En la madrugada del 15 de febrero un autobús que transportaba migrantes desde la región del Darién, en Panamá, en dirección a Costa Rica, cayó por un desfiladero. Más de 40 migrantes murieron. El 19 de febrero otros 17 migrantes perecieron en un accidente cerca de la ciudad de Puebla, en México.
En los últimos años se ha vuelto cada vez más frecuente este tipo de dolorosas tragedias: migrantes fallecidos por asfixia en rutas de Norteamérica, ahogados en el mar Caribe, en accidentes viales en México y Centroamérica, o desaparecidos en las espesas selvas del Darién.
El Proyecto Migrantes Desaparecidos, de la Organización Internacional para las Migraciones (OIM), ha registrado desde 2014 el fallecimiento de 6 mil 790 migrantes en Centroamérica, Norteamérica y el Caribe. Durante 2022, en estas tres regiones se registraron mil 212 vidas migrantes perdidas, un aumento de 11% con respecto al 2021.
Frente a este desolador panorama, los Estados miembros de las Naciones Unidas han incluido en diferentes instrumentos varias iniciativas para prevenir la pérdida de más vidas.
Sin embargo, se vé con desasosiego cómo las muertes y desapariciones continúan a pesar de los compromisos. Nos encontramos ante una emergencia humanitaria que requiere de una estrategia de acción intergubernamental que permita salvar las vidas y garantizar los derechos de las personas migrantes y sus familias.
La mejor forma de reducir las muertes de migrantes es la creación de más y mejores vías de migración regular. Si se les da la posibilidad, las personas siempre preferirán migrar cumpliendo las normas y disminuyendo así los riesgos de perder la vida.

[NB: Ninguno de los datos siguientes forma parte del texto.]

File: config.mk
export PLATFORM = sky130hd
export DESIGN_NAME = apb_gpio_irq
export DESIGN_NICKNAME = d
export VERILOG_FILES = /design/src/rtl/gpio_pkg.sv /design/src/rtl/gpio_sync.sv /design/src/rtl/gpio_debounce.sv /design/src/rtl/gpio_irq_detect.sv /design/src/rtl/apb_gpio_irq.sv
export SDC_FILE = /design/constraint.sdc
export NUM_CORES = 1
export LEC_CHECK = 0
export ABC_AREA = 1
export BUFFER_PORTS_ARGS = -buffer_cell sky130_fd_sc_hd__buf_4
export CORE_MARGIN = 3
export CORE_UTILIZATION = 45
export CTS_CLUSTER_DIAMETER = 100
export DETAILED_ROUTE_END_ITERATION = 7
export PLACE_DENSITY_LB_ADDON = 0.2
export SYNTH_ARGS = -nofsm -noshare
export SYNTH_HDL_FRONTEND = slang
export SYNTH_SLANG_ARGS = --single-unit
File: constraint.sdc
create_clock -name clk_i -period 3.5 [get_ports clk_i]
set_clock_uncertainty 0.2 [all_clocks]
set_input_delay 1.05 -clock clk_i [delete_from_list [all_inputs] [get_ports clk_i]]
set_output_delay 1.05 -clock clk_i [all_outputs]
set_load 0.02 [all_outputs]
File: src/rtl/gpio_pkg.sv
package gpio_pkg;
  localparam logic [7:0] OFS_DIR   = 8'h00;
  localparam logic [7:0] OFS_CTRL  = 8'h04;
  localparam logic [7:0] OFS_SET   = 8'h08;
  localparam logic [7:0] OFS_CLR   = 8'h0C;
  localparam logic [7:0] OFS_ODATA = 8'h10;
  localparam logic [7:0] OFS_IDATA = 8'h14;
  localparam logic [7:0] OFS_IEN   = 8'h18;
  localparam logic [7:0] OFS_SENSE = 8'h1C;
  localparam logic [7:0] OFS_BOTH  = 8'h20;
  localparam logic [7:0] OFS_POL   = 8'h24;
  localparam logic [7:0] OFS_RAW   = 8'h28;
  localparam logic [7:0] OFS_MASK  = 8'h2C;
  localparam logic [7:0] OFS_MSTAT = 8'h30;
  localparam logic [7:0] OFS_ICLR  = 8'h34;
  localparam logic [7:0] OFS_DBEN  = 8'h38;
  localparam logic [7:0] OFS_CFG   = 8'h3C;

  localparam int unsigned DATA_W = 32;
endpackage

Ninguna otra medida sería tan efectiva como ésta.
En segundo lugar, urge mejorar la capacidad de identificación de las personas migrantes fallecidas y desaparecidas.

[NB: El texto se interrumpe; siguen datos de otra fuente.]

**config.mk**
```make
export PLATFORM = sky130hd
export DESIGN_NAME = own_dir_ctrl
export DESIGN_NICKNAME = d
export VERILOG_FILES = /design/src/rtl/own_dir_pkg.sv /design/src/rtl/own_cmd_fifo.sv /design/src/rtl/own_rr_arb.sv /design/src/rtl/own_dir_ctrl.sv
export SDC_FILE = /design/constraint.sdc
export NUM_CORES = 2
export LEC_CHECK = 0
export BUFFER_PORTS_ARGS = -buffer_cell sky130_fd_sc_hd__buf_2
export CAP_MARGIN = 20
export CORE_AREA = 2 2 227 341
export DETAILED_ROUTE_END_ITERATION = 6
export DIE_AREA = 0 0 229 343
export MAX_ROUTING_LAYER = met4
export SETUP_SLACK_MARGIN = 0.4
export SYNTH_ARGS = -nofsm -noshare
export SYNTH_HDL_FRONTEND = slang
export SYNTH_HIERARCHICAL = 1
export SYNTH_SLANG_ARGS = --single-unit
```
**constraint.sdc**
```tcl
create_clock -name clk -period 6.7 [get_ports clk]
set_input_delay 1.34 -clock clk [delete_from_list [all_inputs] [get_ports clk]]
set_output_delay 1.34 -clock clk [all_outputs]
set_load 0.01 [all_outputs]
```
**src/rtl/own_dir_pkg.sv**
```systemverilog
package own_dir_pkg;
    localparam int NREQ = 3;
    localparam int DW   = 8;
    localparam int CW   = 13;

    typedef enum logic [1:0] {CMD_RD = 2'd0, CMD_RFO = 2'd1, CMD_WB = 2'd2, CMD_RWP = 2'd3} cmd_e;
    typedef enum logic [1:0] {RSP_OK = 2'd0, RSP_RETRY = 2'd1, RSP_ERR = 2'd2} rsp_e;

    typedef struct packed {
        logic [DW-1:0] data;
        logic          fixed;
        logic          dbl;
    } dec_t;

    // Hamming positions 1..12 (powers of two hold checks), position 0 holds overall parity
    function automatic logic [CW-1:0] secded_enc(input logic [DW-1:0] d);
        logic [CW-1:0] c;
        int k;
        c = '0;
        k = 0;
        for (int p = 1; p < CW; p++) begin
            if ((p & (p - 1)) != 0) begin
                c[p] = d[k];
                k++;
            end
        end
        for (int b = 0; b < 4; b++) begin
            logic par;
            par = 1'b0;
            for (int p = 1; p < CW; p++) begin
                if (((p >> b) & 1) == 1) par = par ^ c[p];
            end
            c[1 << b] = par;
        end
        c[0] = ^c[CW-1:1];
        return c;
    endfunction

    function automatic dec_t secded_dec(input logic [CW-1:0] c);
        dec_t r;
        logic [3:0] s;
        logic [CW-1:0] cc;
        int k;
        s = '0;
        for (int p = 1; p < CW; p++) begin
            if (c[p]) s = s ^ 4'(p);
        end
        cc = c;
        r.fixed = 1'b0;
        r.dbl   = 1'b0;
        if (^c) begin
            if (int'(s) < CW) begin
                cc[s] = ~cc[s];
                r.fixed = 1'b1;
            end else begin
                r.dbl = 1'b1;
            end
        end else if (s != 4'd0) begin
            r.dbl = 1'b1;
        end
        k = 0;
        r.data = '0;
        for (int p = 1; p < CW; p++) begin
            if ((p & (p - 1)) != 0) begin
                r.data[k] = cc[p];
                k++;
            end
        end
        return r;
    endfunction
endpackage

```
**src/rtl/own_cmd_fifo.sv**
```systemverilog
module own_cmd_fifo #(
    parameter int W     = 10,
    parameter int DEPTH = 4
) (
    input  logic         clk,
    input  logic         rst_n,
    input  logic         push,
    input  logic [W-1:0] din,
    input  logic         pop,
    output logic [W-1:0] dout,
    output logic         full,
    output logic         empty
);
    localparam int AW = (DEPTH > 1) ? $clog2(DEPTH) : 1;

    logic [W-1:0]  mem [DEPTH];
    logic [AW-1:0] wp_q, rp_q;
    logic [AW:0]   cnt_q;

    assign full  = (cnt_q == (AW+1)'(DEPTH));
    assign empty = (cnt_q == '0);
    assign dout  = mem[rp_q];

    always_ff @(posedge clk or negedge rst_n) begin
        if (!rst_n) begin
            wp_q  <= '0;
            rp_q  <= '0;
            cnt_q <= '0;
        end else begin
            if (push) begin
                mem[wp_q] <= din;
                wp_q      <= wp_q + 1'b1;
            end
            if (pop) rp_q <= rp_q + 1'b1;
            if (push && !pop) cnt_q <= cnt_q + 1'b1;
            else if (pop && !push) cnt_q <= cnt_q - 1'b1;
        end
    end

    // the state machine never pops a queue that is empty
    assert_no_underflow_R8: assert property (@(posedge clk) disable iff (!rst_n) pop |-> !empty);
    // a push is never taken while the queue is full
    assert_no_overflow_R8: assert property (@(posedge clk) disable iff (!rst_n) full |-> !push);
endmodule

```
**src/rtl/own_rr_arb.sv**
```systemverilog
module own_rr_arb #(
    parameter int N = 3
) (
    input  logic         clk,
    input  logic         rst_n,
    input  logic [N-1:0] req,
    input  logic         adv,
    output logic [N-1:0] gnt
);
    localparam int IW = (N > 1) ? $clog2(N) : 1;

    logic [IW-1:0] last_q;

    always_comb begin
        logic found;
        found = 1'b0;
        gnt   = '0;
        for (int off = 1; off <= N; off++) begin
            int idx;
            idx = (int'(last_q) + off) % N;
            if (!found && req[idx]) begin
                gnt[idx] = 1'b1;
                found    = 1'b1;
            end
        end
    end

    always_ff @(posedge clk or negedge rst_n) begin
        if (!rst_n) begin
            last_q <= IW'(N - 1);
        end else if (adv) begin
            for (int i = 0; i < N; i++) begin
                if (gnt[i]) last_q <= IW'(i);
            end
        end
    end

    // at most one requester holds the grant
    assert_onehot_R7: assert property (@(posedge clk) disable iff (!rst_n) $onehot0(gnt));
    // a grant only goes to a requester that is asking
    assert_grant_req_R7: assert property (@(posedge clk) disable iff (!rst_n) (gnt & ~req) == '0);
endmodule

```
**src/rtl/own_dir_ctrl.sv**
```systemverilog
module own_dir_ctrl
    import own_dir_pkg::*;
#(
    parameter int LINE_W = 8,
    parameter int QDEPTH = 4
) (
    input  logic                     clk,
    input  logic                     rst_n,
    input  logic [NREQ-1:0]          req_valid,
    input  logic [2*NREQ-1:0]        req_cmd,
    input  logic [NREQ*LINE_W-1:0]   req_line,
    output logic [NREQ-1:0]          req_ready,
    input  logic                     inj_en,
    input  logic [LINE_W-4:0]        inj_word,
    input  logic [CW-1:0]            inj_mask,
    output logic                     rsp_valid,
    output logic [1:0]               rsp_id,
    output logic [LINE_W-1:0]        rsp_line,
    output logic [1:0]               rsp_code,
    output logic                     rsp_fixed,
    output logic                     dbl_err
);
    localparam int WAW    = LINE_W - 3;
    localparam int NWORDS = 1 << WAW;
    localparam int FW     = 2 + LINE_W;

    typedef enum logic [1:0] {S_IDLE = 2'd0, S_LOOKUP = 2'd1, S_RESP = 2'd2} state_e;

    state_e state_q, state_d;

    logic [NREQ-1:0] q_full, q_empty, q_pop, gnt;
    logic [FW-1:0]   q_dout [NREQ];

    for (genvar g = 0; g < NREQ; g++) begin : g_queue
        own_cmd_fifo #(.W(FW), .DEPTH(QDEPTH)) u_q (
            .clk  (clk),
            .rst_n(rst_n),
            .push (req_valid[g] && !q_full[g]),
            .din  ({req_cmd[2*g +: 2], req_line[g*LINE_W +: LINE_W]}),
            .pop  (q_pop[g]),
            .dout (q_dout[g]),
            .full (q_full[g]),
            .empty(q_empty[g])
        );
        assign req_ready[g] = !q_full[g];
    end

    own_rr_arb #(.N(NREQ)) u_arb (
        .clk  (clk),
        .rst_n(rst_n),
        .req  (~q_empty),
        .adv  (state_q == S_IDLE),
        .gnt  (gnt)
    );

    logic [CW-1:0]     store [NWORDS];
    logic [1:0]        cur_id;
    cmd_e              cur_cmd;
    logic [LINE_W-1:0] cur_line;
    logic [WAW-1:0]    cur_word;
    logic [2:0]        cur_bit;
    dec_t              dec;
    logic [DW-1:0]     new_data;
    rsp_e              code_d;
    logic              wr_en;
    logic [1:0]        rsp_code_q;
    logic              fixed_q, dbl_q;

    assign cur_word = cur_line[LINE_W-1:3];
    assign cur_bit  = cur_line[2:0];
    assign dec      = secded_dec(store[cur_word]);

    // State register
    always_ff @(posedge clk or negedge rst_n) begin
        if (!rst_n) state_q <= S_IDLE;
        else        state_q <= state_d;
    end

    // Next state and control outputs
    always_comb begin
        state_d   = state_q;
        q_pop     = '0;
        wr_en     = 1'b0;
        rsp_valid = 1'b0;
        unique case (state_q)
            S_IDLE: begin
                q_pop = gnt;
                if (|gnt) state_d = S_LOOKUP;
            end
            S_LOOKUP: begin
                wr_en   = !dec.dbl;
                state_d = S_RESP;
            end
            S_RESP: begin
                rsp_valid = 1'b1;
                state_d   = S_IDLE;
            end
            default: state_d = S_IDLE;
        endcase
    end

    // Ownership decision on the corrected word
    always_comb begin
        new_data = dec.data;
        code_d   = RSP_OK;
        if (dec.dbl) begin
            code_d = RSP_ERR;
        end else begin
            unique case (cur_cmd)
                CMD_RD:  code_d = dec.data[cur_bit] ? RSP_RETRY : RSP_OK;
                CMD_RFO: begin
                    if (dec.data[cur_bit]) code_d = RSP_RETRY;
                    else new_data[cur_bit] = 1'b1;
                end
                CMD_WB, CMD_RWP: new_data[cur_bit] = 1'b0;
                default: code_d = RSP_OK;
            endcase
        end
    end

    always_ff @(posedge clk or negedge rst_n) begin
        if (!rst_n) begin
            cur_id     <= '0;
            cur_cmd    <= CMD_RD;
            cur_line   <= '0;
            rsp_code_q <= '0;
            fixed_q    <= 1'b0;
            dbl_q      <= 1'b0;
        end else begin
            if (state_q == S_IDLE) begin
                for (int i = 0; i < NREQ; i++) begin
                    if (gnt[i]) begin
                        cur_id   <= 2'(i);
                        cur_cmd  <= cmd_e'(q_dout[i][FW-1 -: 2]);
                        cur_line <= q_dout[i][LINE_W-1:0];
                    end
                end
            end
            if (state_q == S_LOOKUP) begin
                rsp_code_q <= code_d;
                fixed_q    <= dec.fixed;
                dbl_q      <= dec.dbl;
            end
        end
    end

    // Directory array with fault injection; the state machine write wins
    always_ff @(posedge clk or negedge rst_n) begin
        if (!rst_n) begin
            for (int w = 0; w < NWORDS; w++) store[w] <= secded_enc('0);
        end else begin
            if (inj_en) store[inj_word] <= store[inj_word] ^ inj_mask;
            if (wr_en)  store[cur_word] <= secded_enc(new_data);
        end
    end

    assign rsp_id    = cur_id;
    assign rsp_line  = cur_line;
    assign rsp_code  = rsp_valid ? rsp_code_q : 2'd0;
    assign rsp_fixed = rsp_valid && fixed_q;
    assign dbl_err   = rsp_valid && dbl_q;

    // a response lasts exactly one cycle
    assert_one_pulse_R6: assert property (@(posedge clk) disable iff (!rst_n) rsp_valid |=> !rsp_valid);
    // an uncorrectable error is reported with the ERR code
    assert_dbl_code_R10: assert property (@(posedge clk) disable iff (!rst_n)
        dbl_err |-> (rsp_code == 2'd2));
    // a word written back by the lookup decodes clean afterwards
    assert_clean_wb_R9: assert property (@(posedge clk) disable iff (!rst_n)
        (state_q == S_RESP && $past(wr_en) && !$past(inj_en)) |-> (!dec.fixed && !dec.dbl));
    // a RETRY never comes with an ECC error flag
    assert_retry_clean_R3: assert property (@(posedge clk) disable iff (!rst_n)
        (rsp_valid && rsp_code == 2'd1) |-> !dbl_err);
endmodule

```
After elaboration in Yosys (flattened, before gate mapping)
Memories as Yosys holds them, arrays and structs flattened.
Index checks and enable logic that the tools add are counted.

cells by class
  add/subtract/negate cells = 21
  divide/modulo/power cells = 3
  magnitude comparators = 22
  equal/unequal tests = 9
  muxes and demuxes = 149
  bitwise operators = 38
  reductions and logical operators = 51

operators by type and width
  operator                 count
  $bwmux W416              2
  $mux W416                2
  $lt A32 B5 Y1 const B    7
  $mux W32                 7
  $add A32 B2 Y32 const B  6
  $bmux W13 S5             2
  $demux W13 S5            2
  $mux W13                 8
  $ge A32 B1 Y1 const B    3
  $lt A32 B4 Y1 const B    3
  $mod A32 B3 Y32 const B  3
  $mux W1                  71
  $mux W3                  14
  $mux W8                  5
  $bmux W1 S3              8
  $logic_and A1 B1 Y1      23
  $mux W2                  11
  $mux W4                  5
  $xor A1 B1 Y1            17
  $pmux W8 S2              1
  $bwmux W13               1
  $reduce_xor A13 Y1       1
  $xor A13 B13 Y13         1
  $add A2 B1 Y2 const B    6
  other kinds (40)         84

storage, ports and cells
  register bits after elaboration = 457
  bits in writable memories = 120
  input port bits = 54
  logic and storage cells = 345
  memories kept = 3

memory list
  memory              depth  width  rd ports  clocked after memory_dff  write ports  RTL line            source
  g_queue[0].u_q.mem  4      10     1         0                         1            own_cmd_fifo.sv:16  logic [W-1:0] mem [DEPTH];
  g_queue[1].u_q.mem  4      10     1         0                         1            own_cmd_fifo.sv:16
  g_queue[2].u_q.mem  4      10     1         0                         1            own_cmd_fifo.sv:16

Longest topological paths before layout
  depth in word-level cells = 51
  gate-level depth with buffers = 22
  depth with buffers taken out = 15

Modules after synthesis
Netlist, hierarchy kept.

modules (own cells, without submodules)
  module        instances  cells an instance  area each (um^2)  seq. area each (um^2)
  own_dir_ctrl  1          3155               27827.9           10835.4
  own_cmd_fifo  3          86                 1840.5            1376.3
  own_rr_arb    1          43                 332.8             51.3

Least setup slack after synthesis
No wires, ideal clock.

  path kind = reg-to-reg
  from = register cur_line[4] (netlist: rsp_line[4])
  to = register store[403] (netlist bit)
  arrival time = 4.924 ns
  data required time = 6.623 ns
  path slack = 1.698 ns
  stages on the path, launching flop included = 21
  path buffers = 5
  clock period less this slack = 5.002 ns
  cell sequence = dfrtp_1 -> buf_2 -> buf_4 -> buf_2 -> mux2i_1 -> o22ai_1 -> nor4_1 -> nand2_4 -> xor2_2 -> xor2_2 -> xor2_2 -> mux2_2 -> o21ai_2 -> o221ai_1 -> a2111oi_0 -> a21bo_1 -> buf_4 -> xor2_2 -> xnor3_2 -> buf_6 -> a21oi_1

on the way
  cells in the longest elaborated chain, start to end = 48

ends and longest elaborated chain
  element                                      RTL line                                 source
  from (decl)                                  own_dir_ctrl.sv:59                       logic [LINE_W-1:0] cur_line;
  from (signal assigned)                       own_dir_ctrl.sv:135                      cur_line <= q_dout[i][LINE_W-1:0];
  $not A5 Y6 (not written as such) (*)         own_dir_ctrl.sv:71, own_dir_ctrl.sv:153
  $bmux W13 S5                                 own_dir_ctrl.sv:71                       assign dec = secded_dec(store[cur_word]);
  $mux W13 (not written as such) (2 in a row)  own_dir_ctrl.sv:71
  $mux W1                                      own_dir_pkg.sv:46                        if (c[p]) s = s ^ 4'(p);
  $mux W2                                      own_dir_pkg.sv:46
  $not A2 Y2 (no source line)                  --
  $mux W2                                      own_dir_pkg.sv:46
  $mux W3                                      own_dir_pkg.sv:46
  (+31 left out)                               --
  $mux W1                                      own_dir_ctrl.sv:153                      if (wr_en) store[cur_word] <= secded_enc(new_data);
  $xor A1 B1 Y1                                own_dir_pkg.sv:31                        if (((p >> b) & 1) == 1) par = par ^ c[p];
  $mux W1                                      own_dir_ctrl.sv:153
  $xor A1 B1 Y1                                own_dir_pkg.sv:31
  $mux W1                                      own_dir_ctrl.sv:153
  $reduce_xor A12 Y1                           own_dir_pkg.sv:35                        c[0] = ^c[CW-1:1];
  $bwmux W416                                  own_dir_ctrl.sv:153
  $mux W416 (*)                                own_dir_ctrl.sv:153
  to (signal, indexed assignment)              own_dir_ctrl.sv:152                      if (inj_en) store[inj_word] <= store[inj_word] ^ inj_mask;
  to (signal, indexed assignment)              own_dir_ctrl.sv:153
  to (decl)                                    own_dir_ctrl.sv:56                       logic [CW-1:0] store [NWORDS];

Mark *: on every way between the ends. The rest lies on a longest branch, timed or not. The select of a mux whose other input is x is not followed.
A chain may end at the register's enable or synchronous reset.

Worst setup path after layout
  from = register cur_line[3] (netlist: rsp_line[3])
  to = register store[99] (netlist bit)

on the way
  cells in the longest elaborated chain, start to end = 47

ends and longest elaborated chain
  element                                      RTL line
  $not A5 Y6 (not written as such) (*)         own_dir_ctrl.sv:71, own_dir_ctrl.sv:153
  $bmux W13 S5                                 own_dir_ctrl.sv:71
  $mux W13 (not written as such) (2 in a row)  own_dir_ctrl.sv:71
  $mux W1                                      own_dir_pkg.sv:46
  $mux W2                                      own_dir_pkg.sv:46
  $not A2 Y2 (no source line)                  --
  $mux W2                                      own_dir_pkg.sv:46
  $mux W3                                      own_dir_pkg.sv:46
  (+30 left out)                               --
  $xor A1 B1 Y1                                own_dir_pkg.sv:31
  $mux W1                                      own_dir_ctrl.sv:153
  $xor A1 B1 Y1                                own_dir_pkg.sv:31
  $mux W1                                      own_dir_ctrl.sv:153
  $xor A1 B1 Y1                                own_dir_pkg.sv:31
  $mux W1                                      own_dir_ctrl.sv:153
  $bwmux W416                                  own_dir_ctrl.sv:153
  $mux W416 (*)                                own_dir_ctrl.sv:153

Marked as above.

==> metrics.csv <==
metric,value,unit
die_area,78500,um^2
rsz0062_at_grt,false,
synth-edff-count,120,
worstMarginPinSlew,1.33,ns
skew,0.0390,ns
antenna_found_initial,5,
synth_top_cell_by_area,dfrtp_1,
cts_root_buffer,clkbuf_16,
hold_violations,0,
fin_area,38000,um^2
cts_htree_levels,2,
n_fill_cell,7029,
synth_area_leaders,"dfrtp_1 (34%), edfxtp_1 (11%), mux4_2 (8.6%), mux2i_1 (6.6%), nand2_1 (5.3%)",
crit_chain,"nand4b_1, buf_4, o22ai_1, nor4_1, buf_4, nand2_2, xor2_1, xor2_1, buf_4, nor3b_2, o221ai_1, o211ai_1, o31ai_4, o41ai_1, buf_4, o21ai_4, xor2_1, xnor2_2, buf_4, a21oi_1",
wl_per_cell,31.1,um
cts_tree,done,
synth_top_family_by_area,compound AO/OA/AOI/OAI gates,
cp_common_cell,buf_4,
avgSynthCellArea,9.75,um^2
detail-route-antenna-nets,0,
synth_async_sr_flop_share,79.2,%
min_period_over_period,93.0,%
grt_pass1_vias,27534,
start_util,44.5,%
min_period,6.23,ns
slew_violations,0,
gp_congestion,1.08,
die_x,229,um
netlist_top_cells_count,"nand2_1 (473), dfrtp_1 (455), o21ai_0 (334), nor2_1 (328), a21oi_1 (294)",
drive_gt1_share,17.0,%
area.growth.synth_to_final,12.8,%
num_vias,29199,
cpMaxStageDelayCell,nand4b_1,
clock_latency,0.69,ns
vias_per_cell,6.48,
synth_compound_area_share,19.0,%
placed_area,35700,um^2
yosysSeqAreaShare,44.6,%
drt_iter0_markers,3467,
critPathKind,flop to flop,
routed_wl,140,mm
cp.arrival,6.78,ns
dp_hpwl,94.6,mm
cts_buffer_depth,3,
max_stage_delay,0.91,ns
yosysMostFrequentCell,nand2_1,
synthAdderAreaFrac,0.914,%
status,finished clean,
worstPathMaxFanout,8,
yosys.area_share.simple,12.7,%
design.core.area,75700,um^2
netlist_instances,3456,
maxCapViolCount,0,
synthMuxAreaShare,15.8,%
relSlewSlack,11.6,%
cp.required,7.25,ns
yosysWarnings,6,
synth_fp_nets,3532,
clock-sinks,576,
drt-pass1-iter-count,6,
path_delay_family,compound AO/OA/AOI/OAI gates,
num_io_pins,72,
synth_area,33700,um^2
cp-end-kind,flop,
yosysUniqueCellTypes,91,
std_cell_rows,124,
numCtsBuffers,58,
grt_usage,37.4,%
grt_max_degree,155,
place.port_buffers,71,
nets,3522,
overflow,0,
cp.buffers_inverters,5,
max_freq,160,MHz
synth_seq_cells,576,
tns,0,ns
grt_pass1_wl,204,mm
setup.worst_path.start_class,flop,
synth_ff_type,dfrtp_1,
yosys.area.top_type_share,33.8,%
die_h,343,um
synth-xor-area-share,2.60,%
min_path_type,flop to flop,
drc_errors,0,
cts.clk_slew.worst_paths,0.07,ns
finalSetupViolations,0,
[state kept, by name, summed over array words and instances, names as in the netlist]
register,flops
rsp_line,8
state_q,2
rsp_code_q,2
g_queue.u_q/mem,120
u_arb/last_q,2
g_queue.u_q/wp_q,6
cur_cmd,2
fixed_q,1
g_queue.u_q/rp_q,6
g_queue.u_q/cnt_q,9
store,416
rsp_id,2
[cell families after synthesis]
kind of cell	after synthesis
AOI/OAI and AO/OA	1091
xor gates and xnor gates	75
adders and majority gates	23
buffers and inverters	353
DFF	576
muxes	361
and+or+nand+nor	977
[area by class of cell]
class / instances / area, um^2 / area share [%]
Multi-Input combinational cell: 2527 / 17500 / 46.1
Timing Repair Buffer: 248 / 2070 / 5.45
Clock inverter: 36 / 404 / 1.06
Clock buffer: 73 / 1560 / 4.10
Inverter: 35 / 131 / 0.346
Antenna cell: 5 / 12.5 / 0.0329
Sequential cell: 576 / 15000 / 39.5
Tap cell: 1008 / 1260 / 3.32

En tercer lugar, es fundamental proporcionar apoyo y reparación a las familias de los fallecidos o desaparecidos.
Salvar las vidas de los migrantes más vulnerables es una tarea impostergable. Para poner en marcha estas acciones urgentes tal vez sirva recordar que, detrás de cada migrante desaparecido o muerto, hay una familia esperando por respuestas.